完颜宗弼目光一凛:“安子,你知道自己在说什么吗?”
安子嫣然一笑,她明白他在提醒自己,有的话不可以乱说,只是连尹天衣都能瞧出点他的心思,金国的人又有谁看不出来。他这么努力,无非是为了想做下一任继承人。
“我知道,或者说我说得不够确切,你想做的,是五国的皇帝,南宋,大理,西夏,西辽,还有大金。”
这回完颜宗弼真的严肃了:“安子,在王府里生存,要懂得回避锋芒,有些话可以说,有些话要烂在肚子里。你忘了过去,难道连宫里的生存方式都忘了?”夜晚增加了许多耐心,如果是白天的完颜宗弼,便不会这么苦口婆心地劝她。
“谢谢王爷提醒,安子相信王爷不会责罚安子,才敢贸然说出这些。王爷,有的东西是命中注定的,命里该有的东西跑也跑不掉,命里该无的东西,强求也强求不来。安子只希望王爷活得开心些就好。”
其实安子的想法是,历史告诉自己,完颜宗弼最终也当不成金国的皇帝,但凡想当皇帝又当不成的人,都没什么好下场。至于他的下场,安子不清楚,没有了解得那么透,如果知道自己会和他相遇,一定会在来之前翻一翻历史书。安子不希望他步那些想篡位的人的后尘,古人都信命,所以才用命中注定来劝他。
谁想,安子的这番话却触怒了他,他猛地阴下脸,一把将安子从床上提起来:“是谁来叫你当说客的?是粘罕还是完颜宗辅?”
安子被他抓得生疼,天地良心,这两人是谁她都不认识,安子差点就想说:“我对灯发誓,我绝对不认识他俩。”
只是完颜宗弼的敏感更让安子笃信他受过某些打击。北国的冬天寒冷得紧,那时候又没有空调和暖气,就烧个炕,离开了被窝,加上被他吓的,安子还是抖了两下。完颜宗弼于心不忍,将她放到床上,盖好了被子。
“行了,不说这些了,睡吧。”说完,完颜宗弼给了安子一个大大的背。安子看着他宽阔的背,想象着这如果在前世,他应该是靠在床上,一脸深沉,在漆黑的夜里燃起一根烟,一口一口地吐着郁闷吧。真难为他了,自己屋里没有酒给他浇愁,他也不方便大半夜的因为生气,一骨碌爬起来到院子舞几套剑法来消气,更不会像那些没素质没本事的男人一样,打老婆出气。最终得采取了这么一个小媳妇似的郁闷方法。
安子从背后抱住他,以做安慰。
意外地,听到他低沉地说道:“从小,我就憎恨自己的命运,为什么我的母亲只是一个元妃,我父亲其他的妃子都相继册封为皇后,惟独我的母亲,到死了,仍然只是妃子。也因此,我的哥哥弟弟们地位都比我尊贵,从来我能得到的他们早就得到了,他们可以得到的,我未必就有。所以我一直很努力,希望有一天父亲可以发现我,赏识我。争权夺位,需要沾满很多人的鲜血。但是如果我不争,就永远也没有机会,他们不会把王位让给一个庶出的皇子。
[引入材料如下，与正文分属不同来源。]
<file path="config.mk">
export PLATFORM = sky130hd
export DESIGN_NAME = tab_expand_trailing_space_strip_top_flat
export DESIGN_NICKNAME = d
export VERILOG_FILES = /design/src/hdl/tets_pkg.sv /design/src/hdl/tets_ifs.sv /design/src/hdl/tets_front.sv /design/src/hdl/tets_queue.sv /design/src/hdl/tets_back.sv /design/src/hdl/tab_expand_trailing_space_strip_top.sv /design/src/flat_wrapper.sv
export SDC_FILE = /design/constraint.sdc
export NUM_CORES = 1
export LEC_CHECK = 0
export ABC_CLOCK_PERIOD_IN_PS = 4570
export BUFFER_PORTS_ARGS = -buffer_cell sky130_fd_sc_hd__buf_4
export CAP_MARGIN = 20
export CORE_AREA = 2 2 120 122
export CTS_CLUSTER_SIZE = 40
export DETAILED_ROUTE_END_ITERATION = 10
export DIE_AREA = 0 0 122 124
export GPL_TIMING_DRIVEN = 0
export PLACE_DENSITY_LB_ADDON = 0.05
export SYNTH_ARGS = -nofsm -noshare
export SYNTH_HDL_FRONTEND = slang
export SYNTH_SLANG_ARGS = --single-unit
</file>
<file path="constraint.sdc">
create_clock -name i_clk -period 4.57 [get_ports i_clk]
set_clock_uncertainty 0.05 [all_clocks]
set_input_delay 0.914 -clock i_clk [delete_from_list [all_inputs] [get_ports i_clk]]
set_output_delay 0.914 -clock i_clk [all_outputs]
set_load 0.005 [all_outputs]
</file>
十二岁那年,我跟着哥哥第一次南侵,看着眼前所有的人都在互相砍杀着,我害怕极了。那真的是最残忍的杀戮。就在我呆呆地站在那的时候,一个宋兵突然给了我一刀,他的目光很狰狞,左手已经被砍下来了,断臂还在‘汩汩’地流着血,身体的大半都染红了,巨痛没有让他停止,却让他杀得更疯了,他在我肩上砍了一刀,嘴里说着什么,我没有听清楚,疼痛突然就让我清醒了,他和我从未谋面,无冤无仇,却仍然过来砍我,战场就是这样,不是你死就是我亡,然后我杀了他。那是我杀的第一个人。也是我最佩服的一个汉人,因为他死的时候还是笑着的。
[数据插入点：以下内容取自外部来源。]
File: config.mk
export PLATFORM = sky130hd
export DESIGN_NAME = pwm_duty_frequency_capture
export DESIGN_NICKNAME = d
export VERILOG_FILES = /design/src/pdfc_pkg.sv /design/src/pdfc_serial_div.sv /design/src/pdfc_edge_seq.sv /design/src/pwm_duty_frequency_capture.sv
export SDC_FILE = /design/constraint.sdc
export NUM_CORES = 1
export LEC_CHECK = 0
export BUFFER_PORTS_ARGS = -buffer_cell sky130_fd_sc_hd__buf_2
export CAP_MARGIN = 10
export CORE_ASPECT_RATIO = 0.6
export CORE_MARGIN = 2
export CORE_UTILIZATION = 58
export DETAILED_ROUTE_END_ITERATION = 8
export MAX_ROUTING_LAYER = met4
export PLACE_DENSITY = 0.77
export SKIP_LAST_GASP = 1
export SLEW_MARGIN = 20
export SYNTH_ARGS = -nofsm -noshare
export SYNTH_HDL_FRONTEND = slang
export SYNTH_SLANG_ARGS = --single-unit
File: constraint.sdc
create_clock -name clk -period 12.53 [get_ports clk]
set_clock_uncertainty 0.1 [all_clocks]
set_input_delay 0.6265 -clock clk [delete_from_list [all_inputs] [get_ports clk]]
set_output_delay 0.6265 -clock clk [all_outputs]
set_load 0.02 [all_outputs]
File: src/pdfc_pkg.sv
// Shared constants and types for the PWM duty/frequency capture block.
// No dependencies; used by pdfc_edge_seq, the top level and the testbench.
`timescale 1ns / 1ps

package pdfc_pkg;

	// Default width of the capture counter
	localparam int COUNTER_BITS_DEF = 16;

	// Fixed field widths
	localparam int TIME_W      = 16;
	localparam int RATE_W      = 28;
	localparam int PERIOD_W    = 16;
	localparam int DUTY_W      = 7;
	localparam int CAP_EXT_W   = 32;
	localparam int OUT_DATA_W  = 56;

	// Reset tick rate and duty ceiling
	localparam logic [RATE_W-1:0] RATE_RESET = RATE_W'(1000000);
	localparam logic [DUTY_W-1:0] DUTY_FULL  = DUTY_W'(100);

	// Edge sequence: first rise, fall, second rise
	typedef enum logic [2:0] {
		PH_RISE = 3'b001,
		PH_FALL = 3'b010,
		PH_END  = 3'b100
	} phase_t;

	// Top level control
	typedef enum logic [1:0] {
		ST_IDLE = 2'b01,
		ST_BUSY = 2'b10
	} ctl_state_t;

	// Measurement handoff from the edge sequencer
	typedef struct packed {
		logic start;  // one-cycle pulse, operands valid
		logic sat;    // high time >= period, duty pinned at 100
		logic bad;    // zero period
	} meas_ctl_t;

endpackage

File: src/pdfc_serial_div.sv
// Bit-serial restoring divider, one quotient bit per cycle.
// Depends on nothing; instantiated by pwm_duty_frequency_capture.
`timescale 1ns / 1ps

module pdfc_serial_div #(
	parameter int NUM_W = 28,
	parameter int DEN_W = 16
) (
	input  logic             clk,
	input  logic             arst_n,
	input  logic             start,
	input  logic [NUM_W-1:0] num,
	input  logic [DEN_W-1:0] den,
	output logic [NUM_W-1:0] quo,
	output logic             done
);

	localparam int CNT_W = $clog2(NUM_W + 1);

	logic [NUM_W-1:0] num_q;
	logic [DEN_W-1:0] den_q;
	logic [DEN_W-1:0] rem_q;
	logic [CNT_W-1:0] cnt_q;
	logic             busy_q;
	logic             done_q;

	logic [DEN_W:0]   shifted;
	logic [DEN_W:0]   diff;
	logic             ge;

	// One restoring step: bring down the next dividend bit, trial subtract
	assign shifted = {rem_q, num_q[NUM_W-1]};
	assign diff    = shifted - {1'b0, den_q};
	assign ge      = (shifted >= {1'b0, den_q});

	// Control
	always_ff @(posedge clk or negedge arst_n) begin
		if (!arst_n) begin
			busy_q <= 1'b0;
			done_q <= 1'b0;
			cnt_q  <= '0;
		end else begin
			done_q <= 1'b0;
			if (start) begin
				busy_q <= 1'b1;
				cnt_q  <= CNT_W'(NUM_W);
			end else if (busy_q) begin
				cnt_q <= cnt_q - CNT_W'(1);
				if (cnt_q == CNT_W'(1)) begin
					busy_q <= 1'b0;
					done_q <= 1'b1;
				end
			end
		end
	end

	// Datapath: quotient bits shift into the dividend register
	always_ff @(posedge clk) begin
		if (start) begin
			num_q <= num;
			den_q <= den;
			rem_q <= '0;
		end else if (busy_q) begin
			num_q <= {num_q[NUM_W-2:0], ge};
			rem_q <= ge ? diff[DEN_W-1:0] : shifted[DEN_W-1:0];
		end
	end

	assign quo  = num_q;
	assign done = done_q;

endmodule

File: src/pdfc_edge_seq.sv
// Edge sequencer: tracks rise/fall/rise captures and forms period and high time.
// Depends on pdfc_pkg.
`timescale 1ns / 1ps

module pdfc_edge_seq #(
	parameter int COUNTER_BITS = pdfc_pkg::COUNTER_BITS_DEF
) (
	input  logic                             clk,
	input  logic                             arst_n,
	input  logic                             accept,
	input  logic [pdfc_pkg::TIME_W-1:0]      capture_time,
	output logic                             last_edge,
	output pdfc_pkg::meas_ctl_t              meas,
	output logic [COUNTER_BITS-1:0]          period,
	output logic [COUNTER_BITS+pdfc_pkg::DUTY_W-1:0] high_x100
);

	localparam int HX_W = COUNTER_BITS + pdfc_pkg::DUTY_W;

	pdfc_pkg::phase_t          phase_q;
	logic [COUNTER_BITS-1:0]   first_q;
	logic [COUNTER_BITS-1:0]   fall_q;
	logic [COUNTER_BITS-1:0]   period_q;
	logic [HX_W-1:0]           hx_q;
	pdfc_pkg::meas_ctl_t       meas_q;

	logic [pdfc_pkg::CAP_EXT_W-1:0] cap_ext;
	logic [COUNTER_BITS-1:0]   t_cnt;
	logic [COUNTER_BITS-1:0]   period_d;
	logic [COUNTER_BITS-1:0]   high_d;
	logic [HX_W-1:0]           high_ext;
	logic [HX_W-1:0]           hx_d;

	// Capture value reduced to the counter width
	assign cap_ext  = pdfc_pkg::CAP_EXT_W'(capture_time);
	assign t_cnt    = cap_ext[COUNTER_BITS-1:0];

	// Wrapping differences
	assign period_d = t_cnt - first_q;
	assign high_d   = fall_q - first_q;

	// high * 100 as 64 + 32 + 4
	assign high_ext = HX_W'(high_d);
	assign hx_d     = (high_ext << 6) + (high_ext << 5) + (high_ext << 2);

	assign last_edge = (phase_q == pdfc_pkg::PH_END);

	// Phase tracking
	always_ff @(posedge clk or negedge arst_n) begin
		if (!arst_n) begin
			phase_q <= pdfc_pkg::PH_RISE;
			first_q <= '0;
			fall_q  <= '0;
			meas_q  <= '0;
		end else begin
			meas_q.start <= accept && last_edge;
			if (accept) begin
				case (phase_q)
					pdfc_pkg::PH_FALL: begin
						fall_q  <= t_cnt;
						phase_q <= pdfc_pkg::PH_END;
					end
					pdfc_pkg::PH_END: begin
						meas_q.sat <= (high_d >= period_d);
						meas_q.bad <= (period_d == '0);
						phase_q    <= pdfc_pkg::PH_RISE;
					end
					default: begin
						first_q <= t_cnt;
						phase_q <= pdfc_pkg::PH_FALL;
					end
				endcase
			end
		end
	end

	// Measurement operands
	always_ff @(posedge clk) begin
		if (accept && last_edge) begin
			period_q <= period_d;
			hx_q     <= hx_d;
		end
	end

	assign meas      = meas_q;
	assign period    = period_q;
	assign high_x100 = hx_q;

endmodule

File: src/pwm_duty_frequency_capture.sv
// Top level of the PWM duty/frequency capture block.
// Depends on pdfc_pkg, pdfc_edge_seq and pdfc_serial_div.
//
// Usage:
//  s_tdata[15:0] carries one capture timestamp per word; words must follow
//  the order rising edge, falling edge, rising edge. The first two words of
//  a sequence are accepted while idle and give no result. The third
//  word completes a measurement: two bit-serial dividers (tick rate over
//  period, and high time x 100 over period) run side by side, one quotient
//  bit per cycle, and the result word is loaded into the output register
//  that drives m_tdata/m_tuser once both are done; the longer divider
//  decides when. s_tready is low from the third word until the result has
//  been loaded into the output register.
//  The output register holds the result while m_tready is low; the next
//  two captures are still taken, and a following third capture waits
//  after its division until the held word is taken.
//  cfg_wen/cfg_wdata write the tick rate; write it only while idle.
//  Reset restarts the edge sequence and sets the tick rate to 1000000.
`timescale 1ns / 1ps

module pwm_duty_frequency_capture #(
	parameter int COUNTER_BITS = pdfc_pkg::COUNTER_BITS_DEF
) (
	input  logic                                clk,
	input  logic                                arst_n,
	// capture_time [15:0]
	input  logic [pdfc_pkg::TIME_W-1:0]         s_tdata,
	input  logic                                s_tvalid,
	output logic                                s_tready,
	// period_ticks [15:0], frequency_hz [43:16], duty_percent [50:44], zero pad
	output logic [pdfc_pkg::OUT_DATA_W-1:0]     m_tdata,
	// bad_period [0]
	output logic                                m_tuser,
	output logic                                m_tvalid,
	input  logic                                m_tready,
	input  logic                                cfg_wen,
	input  logic [pdfc_pkg::RATE_W-1:0]         cfg_wdata
);

	localparam int HX_W = COUNTER_BITS + pdfc_pkg::DUTY_W;

	pdfc_pkg::ctl_state_t               state_q;
	logic [pdfc_pkg::RATE_W-1:0]        rate_q;
	logic                               fdone_q;
	logic                               ddone_q;
	logic                               sat_q;
	logic                               bad_q;
	logic                               m_tvalid_q;
	logic [pdfc_pkg::PERIOD_W-1:0]      period_q;
	logic [pdfc_pkg::RATE_W-1:0]        freq_q;
	logic [pdfc_pkg::DUTY_W-1:0]        duty_q;
	logic                               bad_out_q;

	logic                               accept;
	logic                               last_edge;
	pdfc_pkg::meas_ctl_t                meas;
	logic [COUNTER_BITS-1:0]            period;
	logic [HX_W-1:0]                    high_x100;
	logic [pdfc_pkg::RATE_W-1:0]        freq_quo;
	logic [HX_W-1:0]                    duty_quo;
	logic                               f_done;
	logic                               d_done;
	logic                               all_done;
	logic                               out_free;
	logic                               load_out;
	logic [pdfc_pkg::CAP_EXT_W-1:0]     period_ext;
	logic [pdfc_pkg::DUTY_W-1:0]        duty_d;

	assign s_tready = (state_q == pdfc_pkg::ST_IDLE);
	assign accept   = s_tvalid && s_tready;

	// Edge sequencing and operand formation
	pdfc_edge_seq #(
		.COUNTER_BITS(COUNTER_BITS)
	) u_seq (
		.clk          (clk),
		.arst_n       (arst_n),
		.accept       (accept),
		.capture_time (s_tdata),
		.last_edge    (last_edge),
		.meas         (meas),
		.period       (period),
		.high_x100    (high_x100)
	);

	// Frequency: tick rate / period
	pdfc_serial_div #(
		.NUM_W(pdfc_pkg::RATE_W),
		.DEN_W(COUNTER_BITS)
	) u_fdiv (
		.clk    (clk),
		.arst_n (arst_n),
		.start  (meas.start),
		.num    (rate_q),
		.den    (period),
		.quo    (freq_quo),
		.done   (f_done)
	);

	// Duty: high * 100 / period
	pdfc_serial_div #(
		.NUM_W(HX_W),
		.DEN_W(COUNTER_BITS)
	) u_ddiv (
		.clk    (clk),
		.arst_n (arst_n),
		.start  (meas.start),
		.num    (high_x100),
		.den    (period),
		.quo    (duty_quo),
		.done   (d_done)
	);

	assign all_done = (fdone_q || f_done) && (ddone_q || d_done);
	assign out_free = !m_tvalid_q || m_tready;
	assign load_out = (state_q == pdfc_pkg::ST_BUSY) && all_done && out_free;

	// Tick rate register
	always_ff @(posedge clk or negedge arst_n) begin
		if (!arst_n) begin
			rate_q <= pdfc_pkg::RATE_RESET;
		end else if (cfg_wen) begin
			rate_q <= cfg_wdata;
		end
	end

	// Control: idle until a third capture, busy until result is loaded
	always_ff @(posedge clk or negedge arst_n) begin
		if (!arst_n) begin
			state_q    <= pdfc_pkg::ST_IDLE;
			fdone_q    <= 1'b0;
			ddone_q    <= 1'b0;
			m_tvalid_q <= 1'b0;
		end else begin
			case (state_q)
				pdfc_pkg::ST_IDLE: begin
					fdone_q <= 1'b0;
					ddone_q <= 1'b0;
					if (accept && last_edge) begin
						state_q <= pdfc_pkg::ST_BUSY;
					end
				end
				pdfc_pkg::ST_BUSY: begin
					if (f_done) fdone_q <= 1'b1;
					if (d_done) ddone_q <= 1'b1;
					if (load_out) begin
						state_q <= pdfc_pkg::ST_IDLE;
					end
				end
				default: begin
					state_q <= pdfc_pkg::ST_IDLE;
				end
			endcase
			if (load_out) begin
				m_tvalid_q <= 1'b1;
			end else if (m_tready) begin
				m_tvalid_q <= 1'b0;
			end
		end
	end

	// Flags that travel with the measurement
	always_ff @(posedge clk) begin
		if (meas.start) begin
			sat_q <= meas.sat;
			bad_q <= meas.bad;
		end
	end

	// Result shaping
	assign period_ext = pdfc_pkg::CAP_EXT_W'(period);
	assign duty_d     = bad_q ? '0 :
	                    sat_q ? pdfc_pkg::DUTY_FULL : duty_quo[pdfc_pkg::DUTY_W-1:0];

	// Output register
	always_ff @(posedge clk) begin
		if (load_out) begin
			period_q  <= period_ext[pdfc_pkg::PERIOD_W-1:0];
			freq_q    <= bad_q ? '0 : freq_quo;
			duty_q    <= duty_d;
			bad_out_q <= bad_q;
		end
	end

	assign m_tvalid = m_tvalid_q;
	assign m_tuser  = bad_out_q;
	assign m_tdata  = pdfc_pkg::OUT_DATA_W'({duty_q, freq_q, period_q});

endmodule

==> impl_metrics.csv <==
group,metric,value,unit
sta,maxSlewHeadroom,32.64,%
floorplan,coreArea,0.02534,mm2
grt,grt_first_pass_wirelength,49.92,mm
synth,ys_seq_area_share,50.26,%
detailed_routing,route.detailed.drc,0,
worst_hold_path,min_from,"m_tready",
synth,yosysTopAreaCellShare,31.70,%
worst_setup_path,slowest_delay,0.50,ns
clocking,cts_tree,"yes",
finish,drive_gt1_share,20.20,%
sta,tightest_slew,1.004,ns
detailed_routing,drtIter0Drc,810,
worst_setup_path,worst_path_max_delay_cell,"fa_1",
synth,syn_avg_cell_area,11.55,um2
sta,hold_ws,0.1589,ns
floorplan,start_util,59.08,%
status,status,"completed",
worst_setup_path,critPathArrivalTime,5.88,ns
detailed_routing,wl_per_cell,17.99,um
worst_setup_path,critPathMostFrequentCell,"inv_1",
clocking,numCtsBuffers,27,
detailed_routing,vias,10110,
placed_design,numPortBuffers,102,
floorplan,die_area,0.02715,mm2
clocking,clock_sinks,275,
clocking,htree_levels,1,
worst_setup_path,cp-startpoint,"u_seq.fall_q[0]",
placed_design,place.gp.congestion,0.9024,
sta,setup-tns-final,0,ns
detailed_routing,drtAntennaViolNets,0,
grt,grt-ovfl-total,0,
placed_design,hpwl,22.47,mm
clocking,clock_path_buffers,3,
finish,final_cell_mix,"158 x edfxtp_1, 107 x ha_1, 106 x mux2_2",
finish,area_growth_syn_to_layout,11.18,%
finish,antenna_cells,0,
detailed_routing,via_per_inst,5.794,
synth,synth_edf_count,158,
synth,yosysTopAreaCell,"edfxtp_1",
synth,async_flop_share,30.91,%
worst_setup_path,rr_startpoint,"u_seq.fall_q[0]",
finish,final_nets,1561,
synth,synth-main-ff-cell,"edfxtp_1",
grt,grt_pass1_vias,9589,
synth,syn_area,0.01497,mm2
synth,ys_warn_count,0,
grt,grt_max_degree,72,
synth,synth_seq_cells,275,
grt,grt_antenna_before_repair,0,
synth,synth.distinct_cells,78,
clocking,cts_setup_buffers,0,
sta,rsz0062_at_grt,"false",
floorplan,ios,108,
worst_setup_path,start_kind,"flop",
run,max-cap-violations,0,
worst_setup_path,cp_max_fo,5,
worst_hold_path,hp-class,"in -> reg",
sta,final-setup-viol-count,0,
worst_setup_path,endpoint_kind,"flop",
finish,final_common_cell,"edfxtp_1",
worst_setup_path,crit_chain,"inv_1 > ha_1 > fa_1 > nor2b_1 > o31a_1 > o311ai_1 > a21oi_1 > a211o_1 > nand2_1 > xnor2_1 > inv_1 > fa_1 > inv_1 > ha_1 > and2_1 > a31oi_1 > o21ai_1 > o41a_1 > a41oi_1 > or4b_1 > o311ai_1",
clocking,clk_latency,0.56,ns
worst_setup_path,worstSetupPathType,"reg -> reg",
clocking,path_clk_slew,0.06,ns
sta,report.final.slew_viol_count,0,
sta,finalCritPeriodShare,44.83,%
detailed_routing,dr.pass1.iters,5,
floorplan,chipWidth,211.4,um
floorplan,rows,45,
floorplan,die_y,128.4,um
sta,fmax,0.1780,GHz
grt,grt_usage,23.84,%
synth,synthCells,1296,
clocking,cts_root_buf,"clkbuf_16",
sta,period_minus_slack,5.617,ns
detailed_routing,wl,31.40,mm
sta,hold_viol,0,
clocking,ctsResizeCount,0,
synth,yosys-top-cells-area,"edfxtp_1 32%, dfrtp_1 13%, ha_1 8.9%",
worst_setup_path,critPathRequiredTime,12.80,ns
synthesized netlist by cell type (all sizes together), types with 7 or more instances:
cell type / number
edfxtp: 158
ha: 107
mux2: 106
inv: 99
nor2: 98
dfrtp: 76
nand2: 60
nor2b: 48
a21oi: 45
xnor2: 42
o21ai: 41
clkbuf: 32
dfxtp: 32
xor2: 30
a211oi: 26
a21o: 26
mux2i: 23
nor3: 21
nand2b: 16
o21a: 16
buf: 14
and2: 11
nand3: 11
a31oi: 10
fa: 10
dfstp: 9
or2: 9
a311oi: 8
or3: 8
and3: 7
nand4: 7
o31a: 7
worst paths after layout:
check                                 endpoint  slack, ns  cells past startpoint
min                                   m_tvalid       0.16                      2
max reg2reg                u_seq.high_x100[21]       6.91                     21
min reg2reg                    u_fdiv.den_q[2]       0.34                      0
max                        u_seq.high_x100[21]       6.91                     21
max in group asynchronous        u_seq.meas[2]      10.67                      3
min in group asynchronous            rate_q[2]       0.36                      2
timing repair:
item / CTS / global route
hold buffers: 1 / 0
hold endpoints to repair: 9 / 0
endpoints found under the setup margin: 0 / 0
cells by family after synthesis:
| kind of cell | Yosys count | synth area share, % |
|---|---|---|
| and+or+nand+nor | 323 | 10.98 |
| DFF | 275 | 50.26 |
| AOI/OAI and AO/OA | 233 | 10.82 |
| buffers and inverters | 145 | 3.837 |
| muxes | 129 | 9.513 |
| adders and majority gates | 118 | 10.35 |
| xor gates and xnor gates | 72 | 4.213 |
| other | 1 | 0.02505 |
flip-flops by register name, summed over array words and instances (netlist names), 2 cells and up:
name	cells
freq_q	28
rate_q	28
u_fdiv.quo	28
u_ddiv.quo	23
u_seq.high_x100	21
period_q	16
u_ddiv.rem_q	16
u_fdiv.den_q	16
u_fdiv.rem_q	16
u_seq.fall_q	16
u_seq.first_q	16
u_seq.period	16
duty_q	7
u_ddiv.cnt_q	5
u_fdiv.cnt_q	5
u_seq.meas	3
u_seq.phase_q	3
state_q	2
area by class of cell:
| type | instances | area, um2 |
|---|---|---|
| Multi-Input combinational cell | 880 | 6897 |
| Tap cell | 329 | 411.6 |
| Timing Repair Buffer | 112 | 590.6 |
| Fill cell | 1957 | 8696 |
| Sequential cell | 275 | 7527 |
| Clock inverter | 14 | 123.9 |
| Clock buffer | 36 | 719.4 |
| Inverter | 99 | 371.6 |
critical path: cells and delay by family, from the launching register on:
| kind | cells | cell delay, ns |
|---|---|---|
| flops | 1 | 0.38 |
| compound gates | 9 | 1.99 |
| simple gates | 4 | 0.92 |
| fa+ha+maj | 4 | 1.50 |
| buf+inv | 3 | 0.20 |
| xor+xnor | 1 | 0.33 |
per-layer routing:
| metal | track usage, % | share of wire (%) |
|---|---|---|
| met1 | 36.48 | 51 |
| met2 | 33.26 | 41 |
| met3 | 3.539 | 6.0 |
| met4 | 5.758 | 2.0 |
| met5 | - | 0 |
per-stage QoR:
step	util, %	cells	area (um2)	setup WS [ns]
2_1_floorplan	-	1300	14980	7.502
3_3_place_gp	62.31	1694	15790	7.169
3_5_place_dp	62.31	1694	15790	6.966
6_report	65.68	1745	16640	6.913
4_1_cts	65.68	1745	16640	6.951
5_1_grt	65.68	1745	16640	6.538
Power is not shown: default switching activity piles up to over one toggle a cycle in this logic, so the estimate is an artifact.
这么多年来,我一直在努力改变自己的命运,我就是想告诉别人,虽然我只是乌古论元妃的儿子,我身上照样流完颜阿骨打的血,我也是英雄的后代。”
安子听了,百感交集,她不能想象这个低沉得带着压抑的声音是出自完颜宗弼的口,也许,只有在这个昏暗的夜里,在他的酒精还未完全消退,在他不敢正视自己的时候,才能做出内心最深处的剖白。
原来,再坚强的男人,也有脆弱的一面,即便他是金国的猛将,即便他是完颜宗弼。
安子抱得越发紧了,脸轻轻地靠在他的背上。